The Use of Spark Plasma Sintering for Compact Formation from Chemically Stabilised Research Reactor Fuels for Disposal

All spent nuclear fuel requiring disposal in Canada must meet the Waste Acceptance Criteria (WAC) for the Deep Geological Repository (DGR). Oxide fuels are a robust and chemically-stable waste form, and are often the reference used for a DGR design basis. For non-oxide fuels, it is anticipated that conversion to a high density oxide form will be able to leverage the safety case for a DGR designed for oxide fuel and facilitate meeting the WAC.

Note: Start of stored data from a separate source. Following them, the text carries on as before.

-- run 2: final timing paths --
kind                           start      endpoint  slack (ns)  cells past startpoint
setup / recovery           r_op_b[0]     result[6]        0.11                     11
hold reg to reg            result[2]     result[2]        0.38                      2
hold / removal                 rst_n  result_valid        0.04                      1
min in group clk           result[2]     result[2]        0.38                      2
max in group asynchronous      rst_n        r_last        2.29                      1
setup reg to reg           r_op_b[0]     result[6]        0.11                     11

The conversion pathways of various fuel forms into sintered oxide compacts suitable for disposal have been investigated. Spark Plasma Sintering (SPS), a sintering technique that employs the simultaneous application of high temperature and uniaxial pressure, has been shown to be a viable method to sinter oxidized research fuels into a stable form that should be suitable for long term disposal. Experimental efforts determined the optimum sintering pressure and temperature for compact fabrication of oxide powder derived from uranium metal, uranium carbide, and uranium oxide with alumina using graphite die tooling. It was found that increasing the number of oxidation and reduction cycles improved sinterability and ease of removal from the SPS tooling. The addition of simulated irradiated fuel powder (SIMFUEL) increased the onset sintering temperature, and a correlation with sintering temperature and density was observed (i.e., increasing sintering temperatures yielded increased densities).